Norderstedt/Kiel. Urteilsverkündung vor dem Landgericht Kiel – die Bande hatte elf Fahrzeuge im Wert von etwa 200.000 Euro gestohlen – mit einem Trick.
Sie spiegelten Wohnmobil-Anbietern in Schleswig-Holstein Kaufinteresse vor, kamen zur „Probefahrt“, ließen Kopien der Schlüssel anfertigen und tauschten diese heimlich mit den Originalschlüsseln. Mit diesem Trick holten die Diebe später unbemerkt die bis zu 50 000 Euro teuren Fahrzeuge vom Hof.

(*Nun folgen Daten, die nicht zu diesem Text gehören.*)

<file path="config.mk">
export PLATFORM = sky130hd
export DESIGN_NAME = uart_rx_fsm_flat
export DESIGN_NICKNAME = d
export VERILOG_FILES = /design/src/rtl/uart_rx_pkg.sv /design/src/rtl/uart_rx_fsm_if.sv /design/src/rtl/uart_rx_sampler.sv /design/src/rtl/uart_rx_fsm.sv /design/src/flat_wrapper.sv
export SDC_FILE = /design/constraint.sdc
export NUM_CORES = 1
export LEC_CHECK = 0
export CAP_MARGIN = 25
export CORE_UTILIZATION = 25
export DETAILED_ROUTE_END_ITERATION = 10
export SETUP_SLACK_MARGIN = 0.1
export SYNTH_ARGS = -nofsm -noshare
export SYNTH_HDL_FRONTEND = slang
export SYNTH_HIERARCHICAL = 1
export SYNTH_SLANG_ARGS = --single-unit
</file>
<file path="constraint.sdc">
create_clock -name CLK_FSM -period 6.18 [get_ports CLK_FSM]
set_clock_uncertainty 0.15 [all_clocks]
set_input_delay 1.545 -clock CLK_FSM [delete_from_list [all_inputs] [get_ports CLK_FSM]]
set_output_delay 1.545 -clock CLK_FSM [all_outputs]
set_load 0.02 [all_outputs]
</file>
<file path="src/rtl/uart_rx_pkg.sv">
// Shared constants for the UART receiver: state encoding, data width and the
// positions of the three mid-bit samples relative to PRESCALE/2.
package uart_rx_pkg;

  localparam int unsigned DATA_WIDTH    = 8;
  localparam int unsigned BitCntWidth   = $clog2(DATA_WIDTH);
  localparam int unsigned PrescaleWidth = 6;

  // Plain constants rather than an enum so the encoding matches older blocks.
  localparam logic [2:0] StIdle   = 3'd0;
  localparam logic [2:0] StStart  = 3'd1;
  localparam logic [2:0] StData   = 3'd2;
  localparam logic [2:0] StParity = 3'd3;
  localparam logic [2:0] StStop   = 3'd4;

  // Samples are taken at PRESCALE/2 - SampleLead, PRESCALE/2 and PRESCALE/2 + SampleLag.
  localparam int unsigned SampleLead = 1;
  localparam int unsigned SampleLag  = 1;
  // The voted bit is usable this many clocks after PRESCALE/2.
  localparam int unsigned VoteDelay  = 2;

  function automatic logic majority3(input logic [2:0] s);
    return (s[0] & s[1]) | (s[0] & s[2]) | (s[1] & s[2]);
  endfunction

endpackage

</file>
<file path="src/rtl/uart_rx_fsm_if.sv">
// Receiver bus: serial input and configuration in, received byte and status out.
interface uart_rx_fsm_if;
  import uart_rx_pkg::*;

  logic                     RX_IN;
  logic [PrescaleWidth-1:0] PRESCALE;
  logic                     PAR_EN;
  logic                     PAR_TYP;
  logic [DATA_WIDTH-1:0]    P_DATA;
  logic                     DATA_VALID;
  logic                     PAR_ERR;
  logic                     STP_ERR;

  // Driver of the serial line and configuration.
  modport master (
    output RX_IN, PRESCALE, PAR_EN, PAR_TYP,
    input  P_DATA, DATA_VALID, PAR_ERR, STP_ERR
  );

  // The receiver itself.
  modport slave (
    input  RX_IN, PRESCALE, PAR_EN, PAR_TYP,
    output P_DATA, DATA_VALID, PAR_ERR, STP_ERR
  );

endinterface

</file>
<file path="src/rtl/uart_rx_sampler.sv">
// Per-bit edge counter and 3-sample majority vote around the bit midpoint.
module uart_rx_sampler
  import uart_rx_pkg::*;
(
  input  logic                     CLK_FSM,
  input  logic                     RST_FSM,
  input  logic                     run,
  input  logic                     rx,
  input  logic [PrescaleWidth-1:0] prescale,
  output logic                     bit_end,
  output logic                     vote_ready,
  output logic                     majority
);

  logic [PrescaleWidth-1:0] edge_cnt_q;
  logic [PrescaleWidth-1:0] edge_cnt_d;
  logic [PrescaleWidth-1:0] half;
  logic [PrescaleWidth-1:0] pos_first;
  logic [PrescaleWidth-1:0] pos_mid;
  logic [PrescaleWidth-1:0] pos_last;
  logic [PrescaleWidth-1:0] pos_vote;
  logic [PrescaleWidth-1:0] last_edge;
  logic [2:0]               samples_q;

  // Sample and strobe positions derived from the current prescale.
  always_comb begin
    half       = prescale >> 1;
    pos_first  = half - PrescaleWidth'(SampleLead);
    pos_mid    = half;
    pos_last   = half + PrescaleWidth'(SampleLag);
    pos_vote   = half + PrescaleWidth'(VoteDelay);
    last_edge  = prescale - PrescaleWidth'(1);
    bit_end    = (edge_cnt_q == last_edge);
    vote_ready = (edge_cnt_q == pos_vote);
    majority   = majority3(samples_q);
  end

  // Edge counter: held at zero while idle, wraps on every bit boundary.
  always_comb begin
    edge_cnt_d = edge_cnt_q + PrescaleWidth'(1);
    if (!run || bit_end) begin
      edge_cnt_d = '0;
    end
  end

  // Counter register.
  always_ff @(posedge CLK_FSM or negedge RST_FSM) begin
    if (!RST_FSM) begin
      edge_cnt_q <= '0;
    end else begin
      edge_cnt_q <= edge_cnt_d;
    end
  end

  // Capture the three mid-bit samples; each bit period overwrites them.
  always_ff @(posedge CLK_FSM or negedge RST_FSM) begin
    if (!RST_FSM) begin
      samples_q <= '0;
    end else if (run) begin
      if (edge_cnt_q == pos_first) samples_q[0] <= rx;
      if (edge_cnt_q == pos_mid)   samples_q[1] <= rx;
      if (edge_cnt_q == pos_last)  samples_q[2] <= rx;
    end
  end

endmodule

</file>
<file path="src/rtl/uart_rx_fsm.sv">
// UART receiver: frame FSM, LSB-first shift register, parity check and
// registered byte/status outputs. Bit timing comes from uart_rx_sampler.
module uart_rx_fsm
  import uart_rx_pkg::*;
(
  input  logic         CLK_FSM,
  input  logic         RST_FSM,
  uart_rx_fsm_if.slave bus
);

  logic [2:0]             state_q, state_d;
  logic [BitCntWidth-1:0] bit_cnt_q, bit_cnt_d;
  logic [DATA_WIDTH-1:0]  shift_q, shift_d;
  logic                   par_pend_q, par_pend_d;
  logic [DATA_WIDTH-1:0]  p_data_q, p_data_d;
  logic                   data_valid_q, data_valid_d;
  logic                   par_err_q, par_err_d;
  logic                   stp_err_q, stp_err_d;

  logic run;
  logic bit_end;
  logic vote_ready;
  logic majority;
  logic expected_par;

  assign run          = (state_q != StIdle);
  assign expected_par = (^shift_q) ^ bus.PAR_TYP;

  uart_rx_sampler u_sampler (
    .CLK_FSM    (CLK_FSM),
    .RST_FSM    (RST_FSM),
    .run        (run),
    .rx         (bus.RX_IN),
    .prescale   (bus.PRESCALE),
    .bit_end    (bit_end),
    .vote_ready (vote_ready),
    .majority   (majority)
  );

  // Frame sequencing and next values of all registered state.
  always_comb begin
    state_d      = state_q;
    bit_cnt_d    = bit_cnt_q;
    shift_d      = shift_q;
    par_pend_d   = par_pend_q;
    p_data_d     = p_data_q;
    data_valid_d = 1'b0;
    par_err_d    = par_err_q;
    stp_err_d    = stp_err_q;
    case (state_q)
      StIdle: begin
        if (!bus.RX_IN) begin
          state_d    = StStart;
          bit_cnt_d  = '0;
          par_pend_d = 1'b0;
          par_err_d  = 1'b0;
          stp_err_d  = 1'b0;
        end
      end
      StStart: begin
        // A start bit that votes high was a glitch.
        if (bit_end) begin
          state_d = majority ? StIdle : StData;
        end
      end
      StData: begin
        if (bit_end) begin
          shift_d   = {majority, shift_q[DATA_WIDTH-1:1]};
          bit_cnt_d = bit_cnt_q + BitCntWidth'(1);
          if (bit_cnt_q == BitCntWidth'(DATA_WIDTH - 1)) begin
            state_d = bus.PAR_EN ? StParity : StStop;
          end
        end
      end
      StParity: begin
        if (bit_end) begin
          par_pend_d = (majority != expected_par);
          state_d    = StStop;
        end
      end
      StStop: begin
        // Decide right after the vote so a new start edge late in the stop bit is caught.
        if (vote_ready) begin
          state_d   = StIdle;
          par_err_d = par_pend_q;
          stp_err_d = !majority;
          if (!par_pend_q && majority) begin
            p_data_d     = shift_q;
            data_valid_d = 1'b1;
          end
        end
      end
      default: state_d = StIdle;
    endcase
  end

  // State and output registers.
  always_ff @(posedge CLK_FSM or negedge RST_FSM) begin
    if (!RST_FSM) begin
      state_q      <= StIdle;
      bit_cnt_q    <= '0;
      shift_q      <= '0;
      par_pend_q   <= 1'b0;
      p_data_q     <= '0;
      data_valid_q <= 1'b0;
      par_err_q    <= 1'b0;
      stp_err_q    <= 1'b0;
    end else begin
      state_q      <= state_d;
      bit_cnt_q    <= bit_cnt_d;
      shift_q      <= shift_d;
      par_pend_q   <= par_pend_d;
      p_data_q     <= p_data_d;
      data_valid_q <= data_valid_d;
      par_err_q    <= par_err_d;
      stp_err_q    <= stp_err_d;
    end
  end

  assign bus.P_DATA     = p_data_q;
  assign bus.DATA_VALID = data_valid_q;
  assign bus.PAR_ERR    = par_err_q;
  assign bus.STP_ERR    = stp_err_q;

endmodule

</file>
<file path="src/flat_wrapper.sv">
// flat-port wrapper written by rule: the top's interface ports become plain ports
module uart_rx_fsm_flat import uart_rx_pkg::*;
  (CLK_FSM, RST_FSM, bus_RX_IN, bus_PRESCALE, bus_PAR_EN, bus_PAR_TYP, bus_P_DATA, bus_DATA_VALID, bus_PAR_ERR, bus_STP_ERR);
  uart_rx_fsm_if bus_i ();
  input  logic CLK_FSM;
  input  logic RST_FSM;
  input wire logic [$bits(bus_i.RX_IN)-1:0] bus_RX_IN;
  input wire logic [$bits(bus_i.PRESCALE)-1:0] bus_PRESCALE;
  input wire logic [$bits(bus_i.PAR_EN)-1:0] bus_PAR_EN;
  input wire logic [$bits(bus_i.PAR_TYP)-1:0] bus_PAR_TYP;
  output wire logic [$bits(bus_i.P_DATA)-1:0] bus_P_DATA;
  output wire logic [$bits(bus_i.DATA_VALID)-1:0] bus_DATA_VALID;
  output wire logic [$bits(bus_i.PAR_ERR)-1:0] bus_PAR_ERR;
  output wire logic [$bits(bus_i.STP_ERR)-1:0] bus_STP_ERR;
  assign bus_i.RX_IN = bus_RX_IN;
  assign bus_i.PRESCALE = bus_PRESCALE;
  assign bus_i.PAR_EN = bus_PAR_EN;
  assign bus_i.PAR_TYP = bus_PAR_TYP;
  assign bus_P_DATA = bus_i.P_DATA;
  assign bus_DATA_VALID = bus_i.DATA_VALID;
  assign bus_PAR_ERR = bus_i.PAR_ERR;
  assign bus_STP_ERR = bus_i.STP_ERR;
  uart_rx_fsm u_core (.CLK_FSM(CLK_FSM), .RST_FSM(RST_FSM), .bus(bus_i));
endmodule
</file>
==> results of run 1 <==
-- registers in the layout (all words and copies together) (netlist names) --
name                         flops
u_core/bus.P_DATA                8
u_core/bit_cnt_q                 3
u_core/shift_q                   8
u_core/bus.DATA_VALID            1
u_core/u_sampler/samples_q       3
u_core/u_sampler/edge_cnt_q      6
u_core/bus.STP_ERR               1
u_core/bus.PAR_ERR               1
u_core/state_q                   3
u_core/par_pend_q                1
-- power by group through the flow --
| stage | registers, mW | clock network, mW | logic (mW) |
|---|---|---|---|
| after floorplan | 0.293 | 0 | 0.255 |
| final | 0.329 | 0.163 | 0.268 |
| after detailed placement | 0.334 | 0 | 0.269 |
| after global routing | 0.341 | 0.178 | 0.307 |
| after CTS | 0.329 | 0.167 | 0.270 |
| after global placement | 0.334 | 0 | 0.267 |
-- cell families after synthesis --
kind of cell,count (synthesis),share of synthesized area
multiplexers,23,0.113
AND/OR/NAND/NOR,62,0.153
AO/OA/AOI/OAI,38,0.111
adder cells (fa/ha/maj),11,0.0593
buffers and inverters,20,0.0439
XOR/XNOR,33,0.136
flip-flops,35,0.384
-- layout make-up --
cell class / instances / area (um2) / share of cell area
Tap cell: 108 / 135 / 0.0509
Clock buffer: 6 / 72.6 / 0.0273
Sequential cell: 35 / 876 / 0.330
Timing Repair Buffer: 22 / 218 / 0.0820
Inverter: 10 / 37.5 / 0.0141
Multi-Input combinational cell: 167 / 1300 / 0.491
Clock inverter: 2 / 12.5 / 0.00471
-- cell usage in the layout (no fill, tap or decap), types with 2 or more instances in the layout --
cell              n
a211oi_1          3
a21oi_1           8
a22o_1            2
a31oi_1           3
clkbuf_8          5
clkdlybuf4s50_1  21
dfrtp_1          35
ha_1             10
inv_1            10
mux2_2           20
mux2i_1           2
nand2_1          13
nand3_1           7
nand3b_1          2
nor2_1           15
nor2b_1           3
nor3_1            4
nor3b_1           3
o211ai_1          2
o21ai_0          10
xnor2_1          12
xor2_1           19
-- critical path, delay by kind of cell --
| family | cells | cell delay, ns |
|---|---|---|
| buffers and inverters | 2 | 0.74 |
| xor gates and xnor gates | 1 | 0.17 |
| adders and majority gates | 1 | 0.30 |
| and+or+nand+nor | 4 | 1.84 |
| muxes | 1 | 0.41 |
-- layer usage --
| metal | global-route usage | vias up |
|---|---|---|
| met5 | 0 | - |
| met4 | 0.0362 | 0 |
| met3 | 0.0216 | 5 |
| met2 | 0.151 | 21 |
| met1 | 0.139 | 790 |
| li1 | - | 814 |
-- worst max path at each step --
stage                     cells past startpoint  slack (ns)           endpoint
after global routing                          9        0.92  u_core/shift_q[1]
final                                         9        1.19  u_core/shift_q[0]
after detailed placement                      9        0.93  u_core/shift_q[3]
after CTS                                     9        1.21  u_core/shift_q[1]
after global placement                        9         1.0  u_core/shift_q[3]
after floorplan                               9        2.27  u_core/shift_q[1]
==> results.yml, run 1 <==
routing:
  dr_total_vias: 1630
  wl_mm: 4.48
  top_layer_used: "met4"
  met1_length_mm: 2.19
  wl_met3_um: 154
  first_iter_violations: 99
  drt_first_pass_iters: 4
  drc: 0
  drtAntennaViolNets: 0
  drt-vias-per-instance: 4.66
  routedWlPerCell_um: 12.8
  dr_wl_met2_mm: 2.09
yosys:
  synth_cells: 222
  synth_area_um2: 2280
  avgSynthCellArea_um2: 10.3
  synth_common_cells: "dfrtp_1, mux2_2, xor2_1"
  yosysSeqAreaShare: 0.384
  ys_warn_count: 6
  synth_flop_cell: "dfrtp_1"
  synth.most_common_cell: "dfrtp_1"
  synth_top_cell_by_area: "dfrtp_1"
  ys_seq_elements: 35
  synthDistinctLibCells: 53
  synth_edf_count: 0
  syn_nets: 243
  synthArstFlopShare: 1.00
  synth_area_leaders: "dfrtp_1, mux2_2, xor2_1, ha_1, xnor2_1"
  synth_top_area_share: 0.384
power_and_ir_drop:
  p_leak_nw: 1.15
  combPwrFrac: 0.352
  vdd_drop_max_uv: 89.8
  seq_power_share: 0.433
  p_sw_mw: 0.294
  p_int_mw: 0.466
  p_per_area_nw_per_um2: 286
  p_total_mw: 0.760
  swShare: 0.387
  clockPowerShare: 0.215
die:
  num_rows: 34
  dieWidth_um: 97.5
  start_util: 0.260
  core_area_um2: 8760
  dieArea_um2: 9500
  die_height_um: 97.5
  ios: 22
sta:
  fin_setup_tns_ns: 0
  hold_violations: 0
  setup_viol: 0
  fmax_mhz: 201
  worstMarginPinSlew_ns: 0.805
  slew_viol_final: 0
  relSlewSlack: 0.461
  rsz0062_at_grt: "no"
  fin_ws_ns: 1.19
  whs_ns: 0.357
  period_needed_ns: 4.99
  fin_crit_sh: 0.807
setup_path:
  critPathLaunchType: "input pin"
  critPathLaunch: "bus_PRESCALE[1]"
  rr_worst_depth: 6
  cp.required_ns: 6.20
  worstSetupPathType: "in2reg"
  rrSetupSlack_ns: 3.07
  crit_path_max_incr_delay_ns: 0.78
  crit_path_cell_trace: "clkdlybuf4s50_1, inv_1, ha_1, nor3b_1, nand2_1, xnor2_1, nor4_1, nor3b_2, mux2_2"
  cp-end-kind: "register"
  worstReg2RegStart: "u_core/u_sampler/edge_cnt_q[3]"
  reg2reg_to: "u_core/shift_q[0]"
  cpMaxStageDelayCell: "nor3b_2"
  crit_path_max_fanout: 11
  crit_arrival_ns: 5.00
hold_path:
  min_from: "u_core/u_sampler/samples_q[1]"
  hold-path-cell-count: 1
  hold_path.class: "reg2reg"
  hold_path_end: "u_core/u_sampler/samples_q[1]"
placement:
  placed_cell_area_um2: 2570
  placed_cells: 342
  port_buffers: 21
  place_hpwl_mm: 3.26
  pre_cts_slack_ns: 0.925
  routabilityCongestion: 0.881
clock_network:
  insertion_delay_ns: 0.29
  hold_buffers: 0
  cts_buffers: 5
  clock_sinks: 35
  cts.path.max_buffers: 2
  cts.clk_slew.worst_paths_ns: 0.08
  cts_tree: "built"
  cts-resized-gates: 0
  htreeDepth: 2
  root_buffer: "clkbuf_8"
  postCtsSetupBuffers: 0
grt:
  antenna_found_initial: 0
  track_usage: 0.0998
  overflow: 0
  grt_pass1_vias: 1595
  grt_pass1_wl_mm: 7.80
  grt_max_degree: 36
outcome:
  run_status: "finished clean"
finish:
  final_layout_size_suffix_gt1_frac: 0.161
  utilization: 0.303
  fillers: 910
  finalNonFillerCells: 350
  finalNetCount: 262
  diodes: 0
  fin_area_um2: 2660
  syn_to_final_growth_pct: 16.5
job:
  cap_viol_max_count: 0
(Power assumes the default switching activity.)
==> run 2, diff against run 1 <==
clock period = 4.7 ns   (was 6.18 ns; I/O delays follow)
==> results.yml, run 2 (same netlist as run 1, synthesis figures left out) <==
outcome:
  run_status: "finished clean"
clock_network:
  root_buffer: "clkbuf_8"
  cts.clk_slew.worst_paths_ns: 0.07
  hold_buffers: 0
  cts_buffers: 5
  clock_sinks: 35
  cts.path.max_buffers: 2
  cts-resized-gates: 0
  insertion_delay_ns: 0.28
  cts_tree: "built"
  htreeDepth: 2
  postCtsSetupBuffers: 0
setup_path:
  cpMaxStageDelayCell: "clkdlybuf4s50_1"
  worstSetupPathType: "in2reg"
  rrSetupSlack_ns: 1.98
  crit_arrival_ns: 3.97
  critPathLaunchType: "input pin"
  cp-end-kind: "register"
  crit_path_max_incr_delay_ns: 0.51
  cp.required_ns: 4.71
  crit_path_cell_trace: "clkdlybuf4s50_1, inv_1, ha_1, nor3b_1, nand2_1, xnor2_1, nor4_1, buf_4, nor3b_2, buf_4, mux2_2"
  cp_common_cell: "buf_4"
  crit_path_max_fanout: 11
finish:
  seqCellArea_um2: 876
  finalNonFillerCells: 354
  diodes: 0
  final_cell_mix: "dfrtp_1, clkdlybuf4s50_1, mux2_2"
  finalNetCount: 266
  final_common_cell: "dfrtp_1"
  final_layout_size_suffix_gt1_frac: 0.171
  fillers: 896
  syn_to_final_growth_pct: 17.6
  multi_input_area_um2: 1300
sta:
  fin_setup_tns_ns: 0
  fin_crit_sh: 0.842
  period_needed_ns: 3.96
  slew_viol_final: 0
  hold_violations: 0
  setup_viol: 0
  fmax_mhz: 253
  whs_ns: 0.351
  relSlewSlack: 0.576
  rsz0062_at_grt: "no"
  fin_ws_ns: 0.742
  worstMarginPinSlew_ns: 0.630
die:
  ios: 22
  core_area_um2: 8760
  die_height_um: 97.5
  dieWidth_um: 97.5
  num_rows: 34
  dieArea_um2: 9500
  start_util: 0.260
placement:
  placed_cells: 346
  place_hpwl_mm: 3.33
  port_buffers: 21
  pre_cts_slack_ns: 0.450
  routabilityCongestion: 0.857
grt:
  use_met1: 0.139
  grtUsageMet3: 0.0259
  track_usage: 0.104
  antenna_found_initial: 0
  grt_max_degree: 36
  overflow: 0
  grt_pass1_vias: 1661
  top_usage_layer: "met2"
  grt_pass1_wl_mm: 8.02
  grt.met2_usage: 0.167
hold_path:
  hold_path.class: "reg2reg"
power_and_ir_drop:
  vdd_drop_max_uv: 113
  p_total_mw: 1.00
  p_leak_nw: 1.17
  p_per_area_nw_per_um2: 373
routing:
  wl_mm: 4.61
  drtAntennaViolNets: 0
  first_iter_violations: 76
  drc: 0
  routedWlPerCell_um: 13.0
  drt_first_pass_iters: 4
  drt-vias-per-instance: 4.70
  dr_total_vias: 1664
job:
  cap_viol_max_count: 0
[run 2: path summary, 6_finish.rpt]
check                                               startpoint                             to  cells after the start
worst min-delay path             u_core/u_sampler/samples_q[1]  u_core/u_sampler/samples_q[1]                      1
worst max-delay path                           bus_PRESCALE[1]              u_core/shift_q[6]                     11
min in group asynchronous                              RST_FSM              u_core/state_q[2]                      2
max in group asynchronous                              RST_FSM  u_core/u_sampler/samples_q[0]                      2
worst min register to register   u_core/u_sampler/samples_q[1]  u_core/u_sampler/samples_q[1]                      1
worst max register to register  u_core/u_sampler/edge_cnt_q[4]           u_core/bus.P_DATA[3]                      8
[run 2: where the power goes]
group	total, mW	switching [mW]	internal (mW)
clock	0.205	0.101	0.104
sequential	0.439	0.0939	0.345
combinational	0.357	0.190	0.167
[run 2: layer usage]
layer | up-vias | share of wire
li1 | 819 | -
met1 | 809 | 0.48
met2 | 32 | 0.47
met3 | 4 | 0.036
met4 | 0 | 0.0087
met5 | - | 0
[run 2: final cells by class]
type / count / share of cell area
tap: 108 / 0.0504
inverter: 10 / 0.0140
clock inverter: 1 / 0.00187
multi-input combinational: 167 / 0.486
timing repair buffer: 26 / 0.0924
sequential: 35 / 0.327
clock buffer: 7 / 0.0285
[run 2: metrics by stage]
stage / area (um2) / utilization
floorplan: 2280 / -
global placement: 2600 / 0.297
detailed placement: 2600 / 0.297
CTS: 2680 / 0.306
global route: 2680 / 0.306
finish: 2680 / 0.306
[run 2: worst max-delay path, delay by kind of cell]
kind	cells	cell delay, ns
AND/OR/NAND/NOR	4	0.85
multiplexers	1	0.35
adder cells (fa/ha/maj)	1	0.30
buffers and inverters	4	1.12
XOR/XNOR	1	0.16
==> run 3, diff against run 2 <==
clock period = 4.1 ns   (was 4.7 ns; I/O delays follow)
==> results.yml, run 3 (same netlist as run 1, synthesis figures left out) <==
outcome:
  run_status: "finished clean"
routing:
  first_iter_violations: 87
  drt_first_pass_iters: 4
  met1_length_mm: 2.14
  top_layer_used: "met4"
  drc: 0
  drt-vias-per-instance: 4.72
  wl_met3_um: 172
  routedWlPerCell_um: 12.7
  wl_mm: 4.55
  dr_wl_met2_mm: 2.12
  dr_total_vias: 1694
  drtAntennaViolNets: 0
die:
  core_area_um2: 8760
  start_util: 0.260
  dieArea_um2: 9500
  ios: 22
  num_rows: 34
  dieWidth_um: 97.5
  die_height_um: 97.5
finish:
  final_common_cell: "dfrtp_1"
  fillers: 899
  final_cell_mix: "dfrtp_1, clkdlybuf4s50_1, mux2_2"
  fin_area_um2: 2740
  syn_to_final_growth_pct: 20.1
  diodes: 0
  final_layout_size_suffix_gt1_frac: 0.191
  finalNetCount: 271
setup_path:
  critPathLaunchType: "input pin"
  crit_arrival_ns: 3.51
  worstSetupPathType: "in2reg"
  crit_path_max_fanout: 10
  cp.required_ns: 4.12
  rrSetupSlack_ns: 1.55
  cp-end-kind: "register"
grt:
  overflow: 0
  track_usage: 0.101
  antenna_found_initial: 0
  grt_max_degree: 36
  grt_pass1_wl_mm: 7.78
  grt_pass1_vias: 1619
clock_network:
  htreeDepth: 2
  cts.clk_slew.worst_paths_ns: 0.07
  cts.path.max_buffers: 2
  hold_buffers: 0
  insertion_delay_ns: 0.29
  cts-resized-gates: 0
  cts_buffers: 5
  clock_sinks: 35
  postCtsSetupBuffers: 0
  root_buffer: "clkbuf_8"
  cts_tree: "built"
power_and_ir_drop:
  vdd_drop_max_uv: 156
  p_per_area_nw_per_um2: 431
  p_leak_nw: 1.20
sta:
  hold_violations: 0
  setup_viol: 0
  relSlewSlack: 0.599
  period_needed_ns: 3.49
  fmax_mhz: 287
  slew_viol_final: 0
  fin_crit_sh: 0.851
  fin_setup_tns_ns: 0
  worstMarginPinSlew_ns: 0.595
  rsz0062_at_grt: "no"
placement:
  port_buffers: 21
  place_hpwl_mm: 3.40
  placed_cell_area_um2: 2640
  routabilityCongestion: 0.875
job:
  cap_viol_max_count: 0
hold_path:
  hold_path.class: "reg2reg"
## run 3: cell types whose count changed in the layout (fill, tap and decap cells not counted), sizes merged
cell / change
buf: +5
clkinv: -1
clkbuf: +1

Im Prozess gegen eine Bande von Wohnmobildieben, die 2018 in Norderstedt, Lübeck, Ratzeburg und Ahrensburg sowie im nördlichen Hamburger Umland insgesamt elf hochwertige Fahrzeuge im Wert von jeweils bis zu 50.000 Euro entwendete, hat das Kieler Landgericht am Donnerstag drei Angeklagte zu Freiheitsstrafen bis fünf Jahre und vier Monate verurteilt.

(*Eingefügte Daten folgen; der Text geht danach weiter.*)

==> src/rtl/ysyx_22051013_ex_ctrl_pkg.sv <==
// Shared execute-stage definitions: FSM state encoding, data width, ALU select codes.
// Latency: n/a (definitions only).
// Backpressure: n/a.
package ysyx_22051013_ex_ctrl_pkg;

    localparam int YSYX_XLEN = 64;
    localparam int SEL_W     = 7;

    typedef enum logic [1:0] {
        ST_IDLE = 2'b00,
        ST_EXEC = 2'b01,
        ST_DONE = 2'b10
    } ex_state_e;

    // One-hot ALU select codes
    localparam logic [SEL_W-1:0] SEL_ADD = 7'b000_0001;
    localparam logic [SEL_W-1:0] SEL_SUB = 7'b000_0010;
    localparam logic [SEL_W-1:0] SEL_AND = 7'b000_0100;
    localparam logic [SEL_W-1:0] SEL_OR  = 7'b000_1000;
    localparam logic [SEL_W-1:0] SEL_XOR = 7'b001_0000;
    localparam logic [SEL_W-1:0] SEL_SLL = 7'b010_0000;
    localparam logic [SEL_W-1:0] SEL_LUI = 7'b100_0000;

endpackage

Das härteste Strafmaß von knapp fünfeinhalb Jahren trifft den Chef der Hamburger Bande. Der seit 1995 mehrfach einschlägig vorbestrafte Mann (48) aus Montenegro hatte als Drahtzieher und Familienoberhaupt seine drei (Zieh-)Söhne in mehr als 20 Taten eingebunden. Die Hälfte der Vorwürfe betrifft gewerbsmäßigen Betrug und Urkundenfälschung beim Verkauf des Diebesguts. Die Käufer der elf gestohlen gemeldeten Fahrzeuge mussten ihr vermeintliches „Schnäppchen“ schon bei der Ummeldung wieder abgeben. Ihren Gesamtschaden von etwa 200.000 Euro müssen laut Urteil die Angeklagten tragen.

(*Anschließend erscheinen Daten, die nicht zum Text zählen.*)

**config.mk**
```make
export PLATFORM = sky130hd
export DESIGN_NAME = pipe_scroller
export DESIGN_NICKNAME = d
export VERILOG_FILES = /design/src/rtl/pipe_scroller.sv
export SDC_FILE = /design/constraint.sdc
export NUM_CORES = 1
export LEC_CHECK = 0
export CAP_MARGIN = 20
export CORE_ASPECT_RATIO = 2
export CORE_MARGIN = 8
export CORE_UTILIZATION = 40
export DETAILED_ROUTE_END_ITERATION = 10
export GPL_ROUTABILITY_DRIVEN = 0
export PLACE_DENSITY_LB_ADDON = 0.25
export RECOVER_POWER = 50
export SLEW_MARGIN = 15
export SYNTH_ARGS = -nofsm -noshare
export SYNTH_HDL_FRONTEND = slang
export SYNTH_SLANG_ARGS = --single-unit
export TNS_END_PERCENT = 20
```
**constraint.sdc**
```tcl
create_clock -name Clk -period 4.55 [get_ports Clk]
set_clock_uncertainty 0.15 [all_clocks]
set_input_delay 0.455 -clock Clk [delete_from_list [all_inputs] [get_ports Clk]]
set_output_delay 0.455 -clock Clk [all_outputs]
set_load 0.1 [all_outputs]
```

Der Junior im Quartett war zur Tatzeit noch keine 21 Jahre alt, deshalb war die Jugendkammer zuständig. Der von der Familie aufgenommene „Ziehsohn“ des Bandenchefs war bereits im Dezember 2021 vom Landgericht Hamburg zu fünf Jahren Jugendstrafe verurteilt worden – wegen Drogenhandels und Trickbetrugs als falsche Polizeibeamte. Die Jugendkammer bezog die fünfjährige Vorstrafe in ihr Urteil mit ein und erhöhte sie nicht weiter. Zur Begründung erinnerte der Vorsitzende daran, dass die Haftdauer im Jugendrecht nach erzieherischen Maßstäben bemessen wird. Mehr als fünf Jahre seien nur bei schwersten Gewalt- und Sexualstraftaten vorgesehen. Ein leiblicher Sohn (30) des Haupttäters war nur an zwei Taten beteiligt. Er kam mit einem Jahr und zwei Monaten auf Bewährung davon. Drei Jahre lang darf er sich jetzt nichts weiter zu Schulden kommen lassen, sonst droht die Verbüßung der Haftstrafe. Die Kammer unterstellte ihn der Aufsicht der Bewährungshilfe. Das Urteil beruht auf einer Verständigung, die das Gericht zur Verkürzung des Prozesses mit der Staatsanwältin und der Verteidigung getroffen hatte. Eine umfangreiche Beweisaufnahme hätte das Gericht noch weitere Wochen und Monate beschäftigen können.
Die Bande war im Besitz von Blanko-KFZ-Zulassungen
Tatorte waren wie berichtet Lübeck, Ratzeburg, Ahrensburg, Hamburg sowie Städte und Gemeinden in den Kreisen Segeberg, Stormarn und Lauenburg. Weil der Hamburger Verteidiger eines weiteren Bandenmitglieds vor den Plädoyers erkrankte, trennte die Kammer dessen Verfahren ab. Gegen den 26-Jährigen wird im März weiterverhandelt, kündigte der Vorsitzende an. Bereits 2015 hatte der Bandenchef aus einer Behörde amtliche Blankodokumente für Zulassungsbescheinigungen gestohlen. Zur Herstellung gefälschter Kfz-Papiere füllte er sie mit einer alten Typenradschreibmaschine aus. Im Dezember 2018 schöpfte eine Kaufinteressentin Verdacht und wollte die Fälschungen fotografieren. Danach flog die Bande auf. Nach umfangreichen Ermittlungen erhob die Staatsanwaltschaft im Februar 2021 Anklage. Im August erließ das Amtsgericht Norderstedt Haftbefehl gegen den Bandenchef. Seitdem sitzt der 48-Jährige in U-Haft.